Various implementations of the apparatus and techniques described here above may be implemented in digital electronic circuit devices, integrated circuit devices, field Programmable Gate Arrays (FPGAs), application Specific Integrated Circuits (ASICs), application Specific Standard Products (ASSPs), on-chip device devices (SOCs), complex Programmable Logic Devices (CPLDs), computer hardware, firmware, software, and/or combinations thereof.

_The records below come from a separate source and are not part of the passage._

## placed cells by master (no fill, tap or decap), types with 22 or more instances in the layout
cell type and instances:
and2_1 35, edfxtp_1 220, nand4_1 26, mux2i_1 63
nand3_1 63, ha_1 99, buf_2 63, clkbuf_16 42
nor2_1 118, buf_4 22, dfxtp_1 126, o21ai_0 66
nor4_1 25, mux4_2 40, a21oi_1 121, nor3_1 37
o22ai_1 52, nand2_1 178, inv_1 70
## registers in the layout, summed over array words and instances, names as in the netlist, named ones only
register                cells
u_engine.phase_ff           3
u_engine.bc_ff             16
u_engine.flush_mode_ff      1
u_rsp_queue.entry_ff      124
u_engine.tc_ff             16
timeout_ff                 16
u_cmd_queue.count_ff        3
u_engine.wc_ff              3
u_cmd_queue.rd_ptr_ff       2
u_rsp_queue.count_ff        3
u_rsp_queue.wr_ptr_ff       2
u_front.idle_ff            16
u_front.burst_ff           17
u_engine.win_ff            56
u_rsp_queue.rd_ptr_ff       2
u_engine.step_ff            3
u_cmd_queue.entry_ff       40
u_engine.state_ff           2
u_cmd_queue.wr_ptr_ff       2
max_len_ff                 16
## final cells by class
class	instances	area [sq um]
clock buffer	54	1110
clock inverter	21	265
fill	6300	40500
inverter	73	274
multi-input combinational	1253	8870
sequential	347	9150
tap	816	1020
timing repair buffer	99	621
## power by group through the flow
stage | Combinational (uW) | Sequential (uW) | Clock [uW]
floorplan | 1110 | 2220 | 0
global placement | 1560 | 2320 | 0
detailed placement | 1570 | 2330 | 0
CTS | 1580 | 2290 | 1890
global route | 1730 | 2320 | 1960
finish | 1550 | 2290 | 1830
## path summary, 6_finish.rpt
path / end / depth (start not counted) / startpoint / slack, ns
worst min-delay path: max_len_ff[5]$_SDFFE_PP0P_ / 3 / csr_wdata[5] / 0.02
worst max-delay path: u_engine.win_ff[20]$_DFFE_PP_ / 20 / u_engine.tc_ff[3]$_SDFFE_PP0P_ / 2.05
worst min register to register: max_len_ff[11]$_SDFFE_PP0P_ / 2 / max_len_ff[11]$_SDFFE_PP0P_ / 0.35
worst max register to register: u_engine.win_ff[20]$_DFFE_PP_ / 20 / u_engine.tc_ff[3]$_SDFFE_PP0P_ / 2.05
[src/sv/stable_ordered_slot_queue_macros.svh]
// assertion macros for the stable ordered slot queue
`ifndef STABLE_ORDERED_SLOT_QUEUE_MACROS_SVH
`define STABLE_ORDERED_SLOT_QUEUE_MACROS_SVH

// same-cycle implication, sampled on aclk, off while in reset
`define SOSQ_ASSERT_IMP(label, ante, cons, msg) \
    label: assert property (@(posedge aclk) disable iff (!aresetn) (ante) |-> (cons)) \
        else $error(msg);

// next-cycle implication, sampled on aclk, off while in reset
`define SOSQ_ASSERT_NXT(label, ante, cons, msg) \
    label: assert property (@(posedge aclk) disable iff (!aresetn) (ante) |=> (cons)) \
        else $error(msg);

`endif

[src/sv/sosq_pkg.sv]
// shared types and constants for the stable ordered slot queue
`timescale 1ns / 1ps

package sosq_pkg;

    localparam int POOL_SLOTS_DEF   = 16;
    localparam int PAYLOAD_BITS_DEF = 32;

    localparam int KEY_W      = 32;
    localparam int IN_PAY_W   = 32;
    localparam int SLOT_W     = 4;
    localparam int COUNT_W    = 5;
    localparam int S_TDATA_W  = 72;
    localparam int M_TDATA_W  = 80;

    typedef enum logic [1:0] {
        FUNC_PUSH    = 2'd0,
        FUNC_POP     = 2'd1,
        FUNC_DROP    = 2'd2,
        FUNC_REORDER = 2'd3
    } func_t;

    typedef enum logic [3:0] {
        ST_IDLE,
        ST_DISPATCH,
        ST_PREP_RD,
        ST_UNL_WALK,
        ST_AFTER_UNL,
        ST_INS_WALK,
        ST_LINK_NEW,
        ST_LINK_PREV,
        ST_POP_RD,
        ST_FINISH
    } state_t;

    typedef struct packed {
        logic load_in;
        logic rd_head;
        logic addr_slot;
        logic scan_start;
        logic ins_start;
        logic ins_step;
        logic unl_start;
        logic unl_step;
        logic save_link;
        logic head_skip;
        logic link_new;
        logic link_prev;
        logic pop_take;
        logic alloc;
        logic set_free;
        logic set_ok;
        logic out_load;
    } cmd_t;

    typedef struct packed {
        func_t func;
        logic  head_empty;
        logic  full;
        logic  slot_ok;
        logic  key_same;
        logic  head_is_tgt;
        logic  prev_none;
        logic  walk_done;
        logic  unl_done;
        logic  free_found;
        logic  out_free;
    } sts_t;

endpackage
==> config.mk <==
export PLATFORM = sky130hd
export DESIGN_NAME = edf_periodic_task_scheduler_top
export DESIGN_NICKNAME = d
export VERILOG_FILES = /design/src/sv/edfs_pkg.sv /design/src/sv/edfs_alu.sv /design/src/sv/edf_periodic_task_scheduler_top.sv
export SDC_FILE = /design/constraint.sdc
export NUM_CORES = 2
export LEC_CHECK = 0
export BUFFER_PORTS_ARGS = -buffer_cell sky130_fd_sc_hd__buf_2
export CELL_PAD_IN_SITES_DETAIL_PLACEMENT = 1
export CELL_PAD_IN_SITES_GLOBAL_PLACEMENT = 1
export CORE_UTILIZATION = 57
export DETAILED_ROUTE_END_ITERATION = 6
export HOLD_SLACK_MARGIN = 0.1
export PLACE_DENSITY_LB_ADDON = 0.25
export SYNTH_ARGS = -nofsm -noshare
export SYNTH_HDL_FRONTEND = slang
export SYNTH_SLANG_ARGS = --single-unit
==> constraint.sdc <==
create_clock -name clk -period 24.8 [get_ports clk]
set_clock_uncertainty 0.2 [all_clocks]
set_input_delay 4.96 -clock clk [delete_from_list [all_inputs] [get_ports clk]]
set_output_delay 4.96 -clock clk [all_outputs]
set_load 0.005 [all_outputs]
==> src/sv/edfs_pkg.sv <==
// Shared types and constants of the EDF periodic task scheduler.
`default_nettype none

package edfs_pkg;

  // Field widths.
  localparam int CMD_W   = 3;
  localparam int SLOT_W  = 4;
  localparam int DL_W    = 48;
  localparam int PER_W   = 32;
  localparam int STAT_W  = 2;
  localparam int IN_W    = 88;
  localparam int OUT_W   = 16;

  typedef logic [CMD_W-1:0]  cmd_t;
  typedef logic [1:0]        tstate_t;
  typedef logic [STAT_W-1:0] status_t;
  typedef logic [1:0]        alu_op_t;

  // Event codes.
  localparam cmd_t CMD_NEW   = 3'd0;
  localparam cmd_t CMD_TERM  = 3'd1;
  localparam cmd_t CMD_READY = 3'd2;
  localparam cmd_t CMD_BLOCK = 3'd3;
  localparam cmd_t CMD_DONE  = 3'd4;
  localparam cmd_t CMD_ACT   = 3'd5;

  // Task slot states.
  localparam tstate_t TS_FREE    = 2'd0;
  localparam tstate_t TS_ACTIVE  = 2'd1;
  localparam tstate_t TS_BLOCKED = 2'd2;
  localparam tstate_t TS_TIMED   = 2'd3;

  // Result status codes.
  localparam status_t ST_OK      = 2'd0;
  localparam status_t ST_NOT_USE = 2'd1;
  localparam status_t ST_IN_USE  = 2'd2;

  // Shared adder operations.
  localparam alu_op_t ALU_NOW_PIN  = 2'd0; // now + request period
  localparam alu_op_t ALU_NOW_PMEM = 2'd1; // now + stored period
  localparam alu_op_t ALU_DL_PMEM  = 2'd2; // stored deadline + stored period
  localparam alu_op_t ALU_CMP      = 2'd3; // candidate deadline - best deadline

endpackage

`default_nettype wire

==> src/sv/edfs_alu.sv <==
// Shared 48-bit adder used for deadline updates and for the deadline compare.
`default_nettype none

module edfs_alu (
  input  edfs_pkg::alu_op_t             op,
  input  logic [edfs_pkg::DL_W-1:0]     now,
  input  logic [edfs_pkg::PER_W-1:0]    period_in,
  input  logic [edfs_pkg::DL_W-1:0]     dl,
  input  logic [edfs_pkg::PER_W-1:0]    per,
  input  logic [edfs_pkg::DL_W-1:0]     best_dl,
  output logic [edfs_pkg::DL_W-1:0]     sum,
  output logic                          earlier
);
  import edfs_pkg::*;

  logic [DL_W-1:0] a;
  logic [DL_W-1:0] b;
  logic            cin;

  always_comb begin
    a   = dl;
    b   = DL_W'(per);
    cin = 1'b0;
    case (op)
      ALU_NOW_PIN: begin
        a = now;
        b = DL_W'(period_in);
      end
      ALU_NOW_PMEM: begin
        a = now;
        b = DL_W'(per);
      end
      ALU_DL_PMEM: begin
        a = dl;
        b = DL_W'(per);
      end
      ALU_CMP: begin
        a   = dl;
        b   = ~best_dl;
        cin = 1'b1;
      end
      default: begin
        a = dl;
        b = DL_W'(per);
      end
    endcase
  end

  assign sum = a + b + DL_W'(cin);

  // Serial order: the candidate is earlier when the wrapped difference is negative.
  assign earlier = sum[DL_W-1];

endmodule

`default_nettype wire

==> src/sv/edf_periodic_task_scheduler_top.sv <==
// Top level of the earliest-deadline-first periodic task scheduler.
`default_nettype none

// Each request carries one scheduling event (new, terminate, ready, block,
// work done or periodic activation) for one task slot, and produces exactly
// one result that reports the status of the event and any activate and
// suspend actions needed because the earliest-deadline active task changed.
// Deadlines are 48-bit tick counts compared in serial order, so they may wrap.
// The block works on one request at a time. The selection scan reads one
// slot's deadline per cycle from the deadline memory and feeds it through
// the single shared 48-bit adder that also computes the new deadlines.
// The result sits in an output register, so the next request can be taken
// while it waits; the block only holds in its final step when the previous
// result is still untaken. Slot numbers at or above SLOTS report "slot not
// in use". Deadline and period storage is not cleared by reset; only the
// slot states are.

module edf_periodic_task_scheduler_top #(
  parameter int SLOTS = 16
) (
  input  logic                         clk,
  input  logic                         rst_n,
  // in_tdata fields from bit 0: cmd[2:0], slot[6:3], now[54:7], period[86:55]
  input  logic                         in_tvalid,
  output logic                         in_tready,
  input  logic [edfs_pkg::IN_W-1:0]    in_tdata,
  // out_tdata fields from bit 0: status[1:0], accepted[2], activate_valid[3],
  // activate_slot[7:4], suspend_valid[8], suspend_slot[12:9], deadline_missed[13]
  output logic                         out_tvalid,
  input  logic                         out_tready,
  output logic [edfs_pkg::OUT_W-1:0]   out_tdata
);
  import edfs_pkg::*;

  localparam int SW = (SLOTS > 1) ? $clog2(SLOTS) : 1;

  // Sequencer states.
  localparam logic [2:0] S_IDLE  = 3'd0;
  localparam logic [2:0] S_FETCH = 3'd1;
  localparam logic [2:0] S_UPD   = 3'd2;
  localparam logic [2:0] S_SCAN  = 3'd3;
  localparam logic [2:0] S_LAST  = 3'd4;
  localparam logic [2:0] S_FIN   = 3'd5;

  logic [2:0]        state_r, state_nxt;

  // Request payload.
  cmd_t              cmd_r;
  logic [SLOT_W-1:0] slot_r;
  logic [DL_W-1:0]   now_r;
  logic [PER_W-1:0]  per_in_r;
  logic [SW-1:0]     slot_idx;
  logic              in_range;

  // Slot table.
  tstate_t           task_state_r [SLOTS];
  logic [DL_W-1:0]   dl_mem [SLOTS];
  logic [PER_W-1:0]  per_mem [SLOTS];
  logic [DL_W-1:0]   dl_q_r;
  logic [PER_W-1:0]  per_q_r;
  logic [SW-1:0]     rd_addr;
  logic              ts_we, dl_we, per_we;
  tstate_t           ts_wdata;
  tstate_t           cur_st;

  // Scan.
  logic [SW-1:0]     cnt_r, cnt_nxt;
  logic              cmp_v_r, cmp_v_nxt;
  logic [SW-1:0]     cmp_idx_r, cmp_idx_nxt;
  logic              cmp_act_r, cmp_act_nxt;
  logic              best_v_r, best_v_nxt;
  logic [SW-1:0]     best_idx_r, best_idx_nxt;
  logic [DL_W-1:0]   best_dl_r, best_dl_nxt;

  // Running task and result fields.
  logic              run_v_r, run_v_nxt;
  logic [SW-1:0]     run_slot_r, run_slot_nxt;
  status_t           status_r, status_nxt;
  logic              acc_r, acc_nxt;
  logic              miss_r, miss_nxt;
  logic              out_tvalid_r, out_tvalid_nxt;
  logic [OUT_W-1:0]  out_data_r, out_data_nxt;

  // Shared adder.
  alu_op_t           alu_op;
  logic [DL_W-1:0]   alu_sum;
  logic              alu_earlier;

  logic              in_fire;
  logic              change;
  logic              act_v, sus_v;
  logic [SLOT_W-1:0] act_s, sus_s;

  assign in_tready  = (state_r == S_IDLE);
  assign in_fire    = in_tvalid && in_tready;
  assign out_tvalid = out_tvalid_r;
  assign out_tdata  = out_data_r;

  assign slot_idx = SW'(slot_r);
  assign in_range = int'(slot_r) < SLOTS;
  assign cur_st   = task_state_r[slot_idx];
  assign rd_addr  = (state_r == S_SCAN) ? cnt_r : slot_idx;

  edfs_alu u_alu (
    .op        (alu_op),
    .now       (now_r),
    .period_in (per_in_r),
    .dl        (dl_q_r),
    .per       (per_q_r),
    .best_dl   (best_dl_r),
    .sum       (alu_sum),
    .earlier   (alu_earlier)
  );

  // Request payload capture.
  always_ff @(posedge clk) begin
    if (in_fire) begin
      cmd_r    <= in_tdata[2:0];
      slot_r   <= in_tdata[6:3];
      now_r    <= in_tdata[54:7];
      per_in_r <= in_tdata[86:55];
    end
  end

  // Deadline and period memories: one write port, one registered read port.
  always_ff @(posedge clk) begin
    if (dl_we) begin
      dl_mem[slot_idx] <= alu_sum;
    end
    dl_q_r <= dl_mem[rd_addr];
  end

  always_ff @(posedge clk) begin
    if (per_we) begin
      per_mem[slot_idx] <= per_in_r;
    end
    per_q_r <= per_mem[rd_addr];
  end

  // Slot states reset to free.
  always_ff @(posedge clk) begin
    if (!rst_n) begin
      for (int i = 0; i < SLOTS; i++) begin
        task_state_r[i] <= TS_FREE;
      end
    end else if (ts_we) begin
      task_state_r[slot_idx] <= ts_wdata;
    end
  end

  // Event update: decides status, slot state and deadline writes.
  always_comb begin
    ts_we      = 1'b0;
    ts_wdata   = TS_ACTIVE;
    dl_we      = 1'b0;
    per_we     = 1'b0;
    status_nxt = status_r;
    acc_nxt    = acc_r;
    miss_nxt   = miss_r;
    alu_op     = ALU_CMP;

    if (state_r == S_UPD) begin
      status_nxt = ST_OK;
      acc_nxt    = 1'b0;
      miss_nxt   = 1'b0;
      case (cmd_r)
        CMD_NEW:   alu_op = ALU_NOW_PIN;
        CMD_READY: alu_op = ALU_NOW_PMEM;
        default:   alu_op = ALU_DL_PMEM;
      endcase

      if (cmd_r <= CMD_ACT) begin
        if (!in_range) begin
          status_nxt = ST_NOT_USE;
        end else if (cmd_r == CMD_NEW) begin
          if (cur_st != TS_FREE) begin
            status_nxt = ST_IN_USE;
          end else begin
            ts_we    = 1'b1;
            ts_wdata = TS_ACTIVE;
            dl_we    = 1'b1;
            per_we   = 1'b1;
            acc_nxt  = 1'b1;
          end
        end else if (cur_st == TS_FREE) begin
          status_nxt = ST_NOT_USE;
        end else begin
          case (cmd_r)
            CMD_TERM: begin
              ts_we    = 1'b1;
              ts_wdata = TS_FREE;
            end
            CMD_READY: begin
              ts_we    = 1'b1;
              ts_wdata = TS_ACTIVE;
              dl_we    = 1'b1;
            end
            CMD_BLOCK: begin
              ts_we    = 1'b1;
              ts_wdata = TS_BLOCKED;
            end
            CMD_DONE: begin
              ts_we    = 1'b1;
              ts_wdata = TS_TIMED;
            end
            CMD_ACT: begin
              // A timed task is released; an active one has overrun its period.
              if (cur_st == TS_TIMED) begin
                ts_we    = 1'b1;
                ts_wdata = TS_ACTIVE;
                dl_we    = 1'b1;
              end else if (cur_st == TS_ACTIVE) begin
                dl_we    = 1'b1;
                miss_nxt = 1'b1;
              end
            end
            default: begin
              ts_we = 1'b0;
            end
          endcase
        end
      end
    end
  end

  // Decision: compare the pick against the running task.
  always_comb begin
    change = (best_v_r != run_v_r) || (best_v_r && (best_idx_r != run_slot_r));
    act_v  = change && best_v_r;
    act_s  = act_v ? SLOT_W'(best_idx_r) : '0;
    sus_v  = change && run_v_r && (task_state_r[run_slot_r] != TS_BLOCKED);
    sus_s  = sus_v ? SLOT_W'(run_slot_r) : '0;
  end

  // Sequencer, scan and result register.
  always_comb begin
    state_nxt      = state_r;
    cnt_nxt        = cnt_r;
    cmp_v_nxt      = (state_r == S_SCAN);
    cmp_idx_nxt    = cnt_r;
    cmp_act_nxt    = (task_state_r[cnt_r] == TS_ACTIVE);
    best_v_nxt     = best_v_r;
    best_idx_nxt   = best_idx_r;
    best_dl_nxt    = best_dl_r;
    run_v_nxt      = run_v_r;
    run_slot_nxt   = run_slot_r;
    out_tvalid_nxt = out_tvalid_r && !out_tready;
    out_data_nxt   = out_data_r;

    // Compare stage: the deadline read for cmp_idx_r arrives this cycle.
    if (cmp_v_r && cmp_act_r && (!best_v_r || alu_earlier)) begin
      best_v_nxt   = 1'b1;
      best_idx_nxt = cmp_idx_r;
      best_dl_nxt  = dl_q_r;
    end

    case (state_r)
      S_IDLE: begin
        if (in_fire) begin
          state_nxt = S_FETCH;
        end
      end
      S_FETCH: begin
        state_nxt = S_UPD;
      end
      S_UPD: begin
        // Terminating the running task drops it without a suspend.
        if (cmd_r == CMD_TERM && in_range && cur_st != TS_FREE &&
            run_v_r && run_slot_r == slot_idx) begin
          run_v_nxt    = 1'b0;
          run_slot_nxt = '0;
        end
        best_v_nxt = 1'b0;
        cnt_nxt    = '0;
        state_nxt  = S_SCAN;
      end
      S_SCAN: begin
        cnt_nxt = cnt_r + SW'(1);
        if (cnt_r == SW'(SLOTS - 1)) begin
          state_nxt = S_LAST;
        end
      end
      S_LAST: begin
        state_nxt = S_FIN;
      end
      S_FIN: begin
        if (!out_tvalid_r || out_tready) begin
          out_tvalid_nxt = 1'b1;
          out_data_nxt   = {2'b00, miss_r, sus_s, sus_v, act_s, act_v, acc_r, status_r};
          if (change) begin
            run_v_nxt    = best_v_r;
            run_slot_nxt = best_v_r ? best_idx_r : '0;
          end
          state_nxt = S_IDLE;
        end
      end
      default: begin
        state_nxt = S_IDLE;
      end
    endcase
  end

  always_ff @(posedge clk) begin
    if (!rst_n) begin
      state_r      <= S_IDLE;
      cmp_v_r      <= 1'b0;
      best_v_r     <= 1'b0;
      run_v_r      <= 1'b0;
      run_slot_r   <= '0;
      out_tvalid_r <= 1'b0;
    end else begin
      state_r      <= state_nxt;
      cmp_v_r      <= cmp_v_nxt;
      best_v_r     <= best_v_nxt;
      run_v_r      <= run_v_nxt;
      run_slot_r   <= run_slot_nxt;
      out_tvalid_r <= out_tvalid_nxt;
    end
  end

  always_ff @(posedge clk) begin
    cnt_r      <= cnt_nxt;
    cmp_idx_r  <= cmp_idx_nxt;
    cmp_act_r  <= cmp_act_nxt;
    best_idx_r <= best_idx_nxt;
    best_dl_r  <= best_dl_nxt;
    status_r   <= status_nxt;
    acc_r      <= acc_nxt;
    miss_r     <= miss_nxt;
    out_data_r <= out_data_nxt;
  end

  // Between requests the running task is always an active slot.
  a_run_active: assert property (@(posedge clk) disable iff (!rst_n)
    (state_r == S_IDLE && run_v_r) |-> (task_state_r[run_slot_r] == TS_ACTIVE))
    else $error("running task is not active while idle");

  // An activate and a suspend never name the same slot.
  a_act_sus_differ: assert property (@(posedge clk) disable iff (!rst_n)
    (out_tvalid_r && out_data_r[3] && out_data_r[8]) |-> (out_data_r[7:4] != out_data_r[12:9]))
    else $error("activate and suspend name the same slot");

  // An accepted new task always reports an ok status.
  a_acc_ok: assert property (@(posedge clk) disable iff (!rst_n)
    (out_tvalid_r && out_data_r[2]) |-> (out_data_r[1:0] == ST_OK))
    else $error("accepted task with error status");

  // A missed deadline is only reported for an in-use slot.
  a_miss_ok: assert property (@(posedge clk) disable iff (!rst_n)
    (out_tvalid_r && out_data_r[13]) |-> (out_data_r[1:0] == ST_OK && !out_data_r[2]))
    else $error("deadline miss reported with error or acceptance");

  // An accepted request starts with the slot fetch.
  a_fetch: assert property (@(posedge clk) disable iff (!rst_n)
    in_fire |=> (state_r == S_FETCH))
    else $error("request accepted without starting the sequence");

endmodule

`default_nettype wire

Program code for carrying out methods of the present disclosure may be written in any combination of one or more programming languages. These program code may be provided to a processor or controller of a general purpose computer, special purpose computer, or other programmable data processing apparatus such that the program code, when executed by the processor or controller, causes the functions/operations specified in the flowchart and/or block diagram to be implemented. The program code may execute entirely on the machine, partly on the machine, as a stand-alone software package, partly on the machine and partly on a remote machine or entirely on the remote machine or server. In the context of this disclosure, a machine-readable medium may be a tangible medium that can contain, or store a program for use by or in connection with an instruction execution apparatus, device, or apparatus. The machine-readable medium may be a machine-readable signal medium or a machine-readable storage medium.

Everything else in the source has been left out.